Robeco, Aviva Investors and Rathbone Greenbank all told ESG Clarity they supported the outcome of an international meeting in Jamaica on 29 July, which ended with no green light to start industrial-scale deep sea mining.
There was also an 11th-hour agreement to hold formal discussions next year on the protection of the marine environment.
Eugenie Mathieu, Earth Pillar lead in the ESG team at Aviva Investors, said: “We are pleased to see that the UN seabed regulatory agency, the International Seabed Authority, has delayed deep sea mining rules until 2025 and ruled out mining activities in their absence.
“We want governments to protect oceans and to not proceed with deep sea mining, until the environmental, social and economic impacts are comprehensively understood, and alternatives to deep-sea minerals have been fully explored.
“In particular, we believe that opportunities for recycling minerals already in the economic system should be exhausted before deep sea mining becomes necessary.”
Kate Elliot, head of ethical, sustainable and impact research at Rathbone Greenbank Investments, welcomed the “precautionary approach” being taken with regard to deep sea mining and the potential environmental risks it poses.
She said: “While we recognise the importance of securing additional supplies of minerals vital to the low carbon transition, the potential negative impacts of deep sea mining on biodiversity and climate change – through the release of carbon stored in deep sea sediment – are unknown.
“While a loophole allowing companies to apply for mining licences remains open, last week’s talks created greater oversight of applications and made them much less likely to be approved ahead of the new 2025 target date for finalising rules on deep sea mining.”
As the International Seabed Authority only has jurisdiction over international waters, Elliot said it is important to note that a question mark still remains over the future of deep sea mining in territorial waters.
Some countries, such as Canada, have stated that they would not authorise seabed mining in areas under their national jurisdiction until the impacts are better understood and regulations developed to help manage potential risks.
Other countries, such as Norway, have indicated a more open stance to deep sea mining in its waters – though it remains to be seen how the ISA’s decision may be reflected in national policies.
Elliot added: “Wherever operations are located, we believe they can only be undertaken in a responsible manner when the impacts are better understood and appropriate risk management and mitigation frameworks are in place.”

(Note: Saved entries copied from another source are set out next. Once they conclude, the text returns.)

### src/rtl/irl_pkg.sv
package irl_pkg;
  localparam int unsigned IRL_WIDTH = 128;

  typedef enum logic {
    STEP_PLAIN = 1'b0,
    STEP_FOLD  = 1'b1
  } step_mode_e;
endpackage

### src/rtl/irl_rst_sync.sv
module irl_rst_sync #(
  parameter int unsigned STAGES = 2
) (
  input  logic clk,
  input  logic rst_n,
  output logic rst_sync_n
);
  logic [STAGES-1:0] sync_q;

  always_ff @(posedge clk or negedge rst_n) begin
    if (!rst_n) sync_q <= '0;
    else        sync_q <= {sync_q[STAGES-2:0], 1'b1};
  end

  assign rst_sync_n = sync_q[STAGES-1];
endmodule

### src/rtl/irl_ctrl.sv
module irl_ctrl
  import irl_pkg::*;
(
  input  logic       own_bit,
  input  logic       mate_bit,
  output step_mode_e mode
);
  always_comb begin
    mode = (own_bit ^ mate_bit) ? STEP_FOLD : STEP_PLAIN;
  end
endmodule

### src/rtl/irl_next_state.sv
module irl_next_state
  import irl_pkg::*;
#(
  parameter int unsigned          W   = 128,
  parameter logic [W-1:0]         TAP = '0
) (
  input  logic [W-1:0] cur,
  input  step_mode_e   mode,
  output logic [W-1:0] nxt
);
  logic fb;
  logic fold_en;

  assign fb      = cur[0];
  assign fold_en = (mode == STEP_FOLD);

  for (genvar i = 0; i < W; i++) begin : g_stage
    logic upper;
    logic self_term;
    if (i == W - 1) begin : g_top
      assign upper = 1'b0;
    end else begin : g_mid
      assign upper = cur[i+1];
    end
    // per-stage AND gate passes the stage's own value only in fold mode
    assign self_term = fold_en & cur[i];
    if (TAP[i]) begin : g_tapped
      assign nxt[i] = upper ^ fb ^ self_term;
    end else begin : g_plain
      assign nxt[i] = upper ^ self_term;
    end
  end
endmodule

### src/rtl/irl_ks_out.sv
module irl_ks_out (
  input  logic clk,
  input  logic rst_n,
  input  logic en,
  input  logic load,
  input  logic init_done,
  input  logic own_lsb,
  input  logic mate_lsb,
  output logic keystream,
  output logic ks_valid
);
  logic armed_q;
  logic armed_d;

  always_comb begin
    armed_d = armed_q;
    if (load)           armed_d = 1'b0;
    else if (init_done) armed_d = 1'b1;
  end

  always_ff @(posedge clk or negedge rst_n) begin
    if (!rst_n) armed_q <= 1'b0;
    else        armed_q <= armed_d;
  end

  assign keystream = own_lsb ^ mate_lsb;
  assign ks_valid  = armed_q & en;
endmodule

### src/rtl/irreg_lfsr.sv
module irreg_lfsr
  import irl_pkg::*;
#(
  parameter int unsigned  W             = IRL_WIDTH,
  parameter logic [W-1:0] TAP           = {1'b1, {(W-33){1'b0}}, 32'h2800_0004},
  parameter int unsigned  CTRL_IDX      = 85,
  parameter int unsigned  MATE_TAP_IDX  = 42
) (
  input  logic         clk,
  input  logic         rst_n,
  input  logic         en,
  input  logic         load,
  input  logic [W-1:0] load_data,
  input  logic         mate_ctrl_bit,
  input  logic         mate_lsb,
  input  logic         init_done,
  output logic [W-1:0] state_o,
  output logic         ctrl_o,
  output logic         tap42_o,
  output logic         keystream_o,
  output logic         ks_valid_o
);
  logic         rst_sync_n;
  logic [W-1:0] state_q;
  logic [W-1:0] state_d;
  logic [W-1:0] stepped;
  step_mode_e   mode;

  irl_rst_sync #(.STAGES(2)) u_rst (
    .clk        (clk),
    .rst_n      (rst_n),
    .rst_sync_n (rst_sync_n)
  );

  irl_ctrl u_ctrl (
    .own_bit  (state_q[CTRL_IDX]),
    .mate_bit (mate_ctrl_bit),
    .mode     (mode)
  );

  irl_next_state #(.W(W), .TAP(TAP)) u_next (
    .cur  (state_q),
    .mode (mode),
    .nxt  (stepped)
  );

  irl_ks_out u_ks (
    .clk       (clk),
    .rst_n     (rst_sync_n),
    .en        (en),
    .load      (load),
    .init_done (init_done),
    .own_lsb   (state_q[0]),
    .mate_lsb  (mate_lsb),
    .keystream (keystream_o),
    .ks_valid  (ks_valid_o)
  );

  always_comb begin
    state_d = state_q;
    if (load)    state_d = load_data;
    else if (en) state_d = stepped;
  end

  always_ff @(posedge clk or negedge rst_sync_n) begin
    if (!rst_sync_n) state_q <= '0;
    else             state_q <= state_d;
  end

  assign state_o = state_q;
  assign ctrl_o  = (mode == STEP_FOLD);
  assign tap42_o = state_q[MATE_TAP_IDX];
endmodule

### config.mk
export PLATFORM = sky130hd
export DESIGN_NAME = irreg_lfsr
export DESIGN_NICKNAME = d
export VERILOG_FILES = /design/src/rtl/irl_pkg.sv /design/src/rtl/irl_rst_sync.sv /design/src/rtl/irl_ctrl.sv /design/src/rtl/irl_next_state.sv /design/src/rtl/irl_ks_out.sv /design/src/rtl/irreg_lfsr.sv
export SDC_FILE = /design/constraint.sdc
export NUM_CORES = 1
export LEC_CHECK = 0
export ABC_AREA = 1
export BUFFER_PORTS_ARGS = -buffer_cell sky130_fd_sc_hd__buf_4
export CAP_MARGIN = 20
export CORE_UTILIZATION = 50
export CTS_BUF_LIST = sky130_fd_sc_hd__clkbuf_2 sky130_fd_sc_hd__clkbuf_4 sky130_fd_sc_hd__clkbuf_8
export DETAILED_ROUTE_END_ITERATION = 10
export PLACE_DENSITY = 0.92
export SETUP_SLACK_MARGIN = 0.05
export SLEW_MARGIN = 25
export SYNTH_ARGS = -nofsm -noshare
export SYNTH_HDL_FRONTEND = slang
export SYNTH_SLANG_ARGS = --single-unit
### constraint.sdc
create_clock -name clk -period 5.8 [get_ports clk]
set_clock_uncertainty 0.15 [all_clocks]
set_input_delay 0.29 -clock clk [delete_from_list [all_inputs] [get_ports clk]]
set_output_delay 0.29 -clock clk [all_outputs]
set_load 0.01 [all_outputs]
After elaboration in Yosys (flattened, before gate mapping)
Cells that the tools add are included.
Word-level totals
  logic and storage cells: 272
  bits in writable memories: 0
  bits in registers: 131
  latch bits: 0
  ROM bits: 0
  output and inout bits: 132
  memories: 0
Operators by class
  bitwise logic cells: 262
  shift operators: 0
  divide/modulo/power cells: 0
  $add $sub $neg: 0
  $mul: 0
  mux-type cells: 5
  magnitude comparators: 0
  reduce and logical (&&, ||, !) cells: 2
  equality and inequality tests: 0
Operators by type and width (count)
  $mux W128: 2
  $xor A1 B1 Y1: 133
  $and A1 B1 Y1: 129
  $reduce_bool A2 Y1: 2
  $mux W1: 3

Depth between registers and ports, before layout
Gate-level depths: netlist of the first run.
  word-level depth: 6
  depth in mapped cells: 8
  mapped depth without buffers: 8

Modules after synthesis
A second synthesis of the first run with hierarchy kept.
Unflattened totals
  cells, all modules: 1013
  area, all modules: 7748.7 um^2
By module, submodules not included
  irreg_lfsr: times used 1, area an instance 5770.5 um^2, cells an instance 699
  irl_next_state: times used 1, area an instance 1846.8 um^2, cells an instance 296
  irl_ks_out: times used 1, area an instance 58.8 um^2, cells an instance 10
  irl_rst_sync: times used 1, area an instance 53.8 um^2, cells an instance 3
  irl_ctrl: times used 1, area an instance 18.8 um^2, cells an instance 5

Least setup slack after synthesis of the first run
No wires, ideal clock.
  path kind: flip-flop to flip-flop
  start point: reg state_q[85], in the netlist state_o[85]
  end point: reg state_q[30], in the netlist state_o[30]
  stages on the path, launching flop included: 8
  period minus slack after synthesis: 1.596 ns
  setup slack: 4.204 ns
  arrival: 1.324 ns
  cell sequence: dfrtp_1 > ha_1 > buf_4 > buf_2 > nor2_1 > nand2_1 > nand3_1 > nand2_1
On the way
  longest elaborated chain between the ends: 6
RTL lines
  from (decl): line irreg_lfsr.sv:24  | logic [W-1:0] state_q;
  from (signal assigned): line irreg_lfsr.sv:67  | else state_q <= state_d;
  $xor A1 B1 Y1: line irl_ctrl.sv:9  | mode = (own_bit ^ mate_bit) ? STEP_FOLD : STEP_PLAIN;
  $mux W1: line irl_ctrl.sv:9
  $and A1 B1 Y1: line irl_next_state.sv:26  | assign self_term = fold_en & cur[i];
  $xor A1 B1 Y1: line irl_next_state.sv:30  | assign nxt[i] = upper ^ self_term;
  $mux W128: line irreg_lfsr.sv:62  | else if (en) state_d = stepped;
  $mux W128: line irreg_lfsr.sv:61  | if (load) state_d = load_data;
Every way passes these cells. The select of a mux whose other input is x is not followed.
A chain may end at the register's enable or synchronous reset.

Final worst setup path of the first run
  start point: reg state_q[85], in the netlist state_o[85]
  end point: out ctrl_o
On the way
  longest elaborated chain between the ends: 2
RTL lines
  $xor A1 B1 Y1: line irl_ctrl.sv:9
  $mux W1: line irl_ctrl.sv:9
  to (decl): line irreg_lfsr.sv:18  | output logic ctrl_o,
Every way passes these cells.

Peter van der Werf, head of engagement at Robeco, said: “Robeco supports the call for a moratorium on deep-sea mining until the risks and opportunities are fully understood and the policy frameworks are in place.”

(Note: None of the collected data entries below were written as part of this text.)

`src/rtl/hb_pkg.sv`:
```
package hb_pkg;

  typedef enum logic [1:0] {
    BS_SEPARATE = 2'd0,
    BS_STROBE   = 2'd1,
    BS_MUXED    = 2'd2
  } bus_style_e;

endpackage

```
`src/rtl/hb_sync.sv`:
```
module hb_sync #(
  parameter int W      = 1,
  parameter int STAGES = 2
) (
  input  logic         clk,
  input  logic [W-1:0] d,
  output logic [W-1:0] q
);

  logic [W-1:0] chain [STAGES];

  genvar g;
  generate
    for (g = 0; g < STAGES; g++) begin : g_stage
      if (g == 0) begin : g_first
        always_ff @(posedge clk) chain[0] <= d;
      end else begin : g_next
        always_ff @(posedge clk) chain[g] <= chain[g-1];
      end
    end
  endgenerate

  assign q = chain[STAGES-1];

endmodule

```
`src/rtl/hb_mode_detect.sv`:
```
module hb_mode_detect
  import hb_pkg::*;
(
  input  logic       clk,
  input  logic       rst,
  input  logic       ale_s,
  output bus_style_e style_q,
  output logic       ale_fall
);

  logic ale_prev;
  logic mux_q;
  logic ale_edge;

  always_ff @(posedge clk) ale_prev <= ale_s;

  assign ale_edge = ale_s ^ ale_prev;
  assign ale_fall = !rst && ale_prev && !ale_s;

  always_ff @(posedge clk) begin
    if (rst) begin
      mux_q   <= 1'b0;
      style_q <= ale_s ? BS_STROBE : BS_SEPARATE;
    end else begin
      if (ale_edge) mux_q <= 1'b1;
      if (mux_q || ale_edge)
        style_q <= BS_MUXED;
      else
        style_q <= ale_s ? BS_STROBE : BS_SEPARATE;
    end
  end

  // multiplexed selection never drops back without reset
  p_mux_sticky_r4: assert property (@(posedge clk) disable iff (rst)
    mux_q |=> mux_q);

endmodule

```
`src/rtl/hb_strobe_decode.sv`:
```
module hb_strobe_decode
  import hb_pkg::*;
(
  input  logic       clk,
  input  logic       rst,
  input  bus_style_e style,
  input  logic       cs_n_s,
  input  logic       wr_n_s,
  input  logic       rd_n_s,
  input  logic       rw_s,
  input  logic       ds_n_s,
  output logic       wr_commit,
  output logic       rd_start,
  output logic       rd_active
);

  logic wr_act, rd_act, cs_act;
  logic wr_prev, rd_prev;

  always_comb begin
    if (style == BS_STROBE) begin
      wr_act = !ds_n_s && !rw_s;
      rd_act = !ds_n_s &&  rw_s;
    end else begin
      wr_act = !wr_n_s;
      rd_act = !rd_n_s;
    end
  end

  assign cs_act = !cs_n_s;

  always_ff @(posedge clk) begin
    if (rst) begin
      wr_prev <= 1'b0;
      rd_prev <= 1'b0;
    end else begin
      wr_prev <= wr_act;
      rd_prev <= rd_act;
    end
  end

  assign wr_commit = cs_act && wr_prev && !wr_act;
  assign rd_start  = cs_act && !rd_prev && rd_act;
  assign rd_active = cs_act && rd_act;

endmodule

```
`src/rtl/hb_access.sv`:
```
module hb_access
  import hb_pkg::*;
#(
  parameter int W = 8
) (
  input  logic         clk,
  input  logic         rst,
  input  logic         strap_ind,
  input  bus_style_e   style,
  input  logic         ale_fall,
  input  logic [W-1:0] addr_s,
  input  logic [W-1:0] ad_s,
  input  logic         wr_commit,
  input  logic         rd_start,
  input  logic         rd_active,
  input  logic [W-1:0] reg_rdata,
  output logic [W-1:0] reg_addr,
  output logic [W-1:0] reg_wdata,
  output logic         reg_we,
  output logic         reg_re,
  output logic [W-1:0] bus_dout,
  output logic         bus_doe
);

  logic [W-1:0] lat_addr;
  logic [W-1:0] ptr_q;
  logic [W-1:0] eff_addr;
  logic [W-1:0] target;
  logic         sel_ptr;

  always_ff @(posedge clk) begin
    if (rst)           lat_addr <= '0;
    else if (ale_fall) lat_addr <= ad_s;
  end

  assign eff_addr = (style == BS_MUXED) ? lat_addr : addr_s;
  assign sel_ptr  = strap_ind && !eff_addr[0];
  assign target   = strap_ind ? ptr_q : eff_addr;

  always_ff @(posedge clk) begin
    if (rst) begin
      ptr_q     <= '0;
      reg_addr  <= '0;
      reg_wdata <= '0;
      reg_we    <= 1'b0;
      reg_re    <= 1'b0;
      bus_dout  <= '0;
      bus_doe   <= 1'b0;
    end else begin
      reg_addr <= target;
      reg_we   <= wr_commit && !sel_ptr;
      reg_re   <= rd_start && !sel_ptr;
      if (wr_commit) reg_wdata <= ad_s;
      if (wr_commit && sel_ptr) ptr_q <= ad_s;
      bus_doe  <= rd_active;
      bus_dout <= sel_ptr ? ptr_q : reg_rdata;
    end
  end

  // a write strobe lasts one cycle
  p_we_pulse_r6: assert property (@(posedge clk) disable iff (rst)
    reg_we |=> !reg_we);

  // write and read strobes are exclusive
  p_no_rw_overlap_r10: assert property (@(posedge clk) disable iff (rst)
    !(reg_we && reg_re));

  // in indirect mode the register address moves only after a pointer update
  p_ptr_hold_r8: assert property (@(posedge clk) disable iff (rst)
    (strap_ind && $stable(ptr_q)) |=> $stable(reg_addr));

endmodule

```
`src/rtl/hostbus_port.sv`:
```
module hostbus_port
  import hb_pkg::*;
#(
  parameter int W           = 8,
  parameter int SYNC_STAGES = 2
) (
  input  logic         clk,
  input  logic         rst,
  input  logic         strap_indirect,
  input  logic         bus_ale,
  input  logic         bus_cs_n,
  input  logic         bus_wr_n,
  input  logic         bus_rd_n,
  input  logic         bus_rw,
  input  logic         bus_ds_n,
  input  logic [W-1:0] bus_addr,
  input  logic [W-1:0] bus_ad_in,
  output logic [W-1:0] bus_ad_out,
  output logic         bus_ad_oe,
  output logic [W-1:0] reg_addr,
  output logic [W-1:0] reg_wdata,
  output logic         reg_we,
  output logic         reg_re,
  input  logic [W-1:0] reg_rdata
);

  localparam int CTRL_W = 6;
  localparam int PINS_W = CTRL_W + 2 * W;

  logic [PINS_W-1:0] pins_raw, pins_s;
  logic              ale_s, cs_n_s, wr_n_s, rd_n_s, rw_s, ds_n_s;
  logic [W-1:0]      addr_s, ad_s;
  bus_style_e        style;
  logic              ale_fall, wr_commit, rd_start, rd_active;

  assign pins_raw = {bus_ale, bus_cs_n, bus_wr_n, bus_rd_n, bus_rw, bus_ds_n,
                     bus_addr, bus_ad_in};

  hb_sync #(.W(PINS_W), .STAGES(SYNC_STAGES)) u_sync (
    .clk (clk),
    .d   (pins_raw),
    .q   (pins_s)
  );

  assign {ale_s, cs_n_s, wr_n_s, rd_n_s, rw_s, ds_n_s, addr_s, ad_s} = pins_s;

  hb_mode_detect u_mode (
    .clk      (clk),
    .rst      (rst),
    .ale_s    (ale_s),
    .style_q  (style),
    .ale_fall (ale_fall)
  );

  hb_strobe_decode u_strobe (
    .clk       (clk),
    .rst       (rst),
    .style     (style),
    .cs_n_s    (cs_n_s),
    .wr_n_s    (wr_n_s),
    .rd_n_s    (rd_n_s),
    .rw_s      (rw_s),
    .ds_n_s    (ds_n_s),
    .wr_commit (wr_commit),
    .rd_start  (rd_start),
    .rd_active (rd_active)
  );

  hb_access #(.W(W)) u_access (
    .clk       (clk),
    .rst       (rst),
    .strap_ind (strap_indirect),
    .style     (style),
    .ale_fall  (ale_fall),
    .addr_s    (addr_s),
    .ad_s      (ad_s),
    .wr_commit (wr_commit),
    .rd_start  (rd_start),
    .rd_active (rd_active),
    .reg_rdata (reg_rdata),
    .reg_addr  (reg_addr),
    .reg_wdata (reg_wdata),
    .reg_we    (reg_we),
    .reg_re    (reg_re),
    .bus_dout  (bus_ad_out),
    .bus_doe   (bus_ad_oe)
  );

endmodule

```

However, due to the role that critical minerals play in the global energy transition which can be mined with deep-sea mining, Robeco has opted not to apply exclusion criteria, preferring engagement with companies.
Robeco will commence engagement with two companies that are exposed to deep-sea mining in its investment portfolios.
The Global Financial Institutions Statement to Governments on Deep Seabed Mining, which Aviva Investors, Rathbone Greenbank and Robeco signed along with 33 other asset managers, coordinated by the Finance for Biodiversity (FfB) Foundation, wants deep sea mining halted until the environmental, social and economic risks “are comprehensively understood”, and alternatives to deep-sea minerals have been fully explored.
There is a widespread concern in the scientific community regarding deep sea mining and the irreversible impact it could have on delicately balanced and sensitive, deep ocean ecosystems.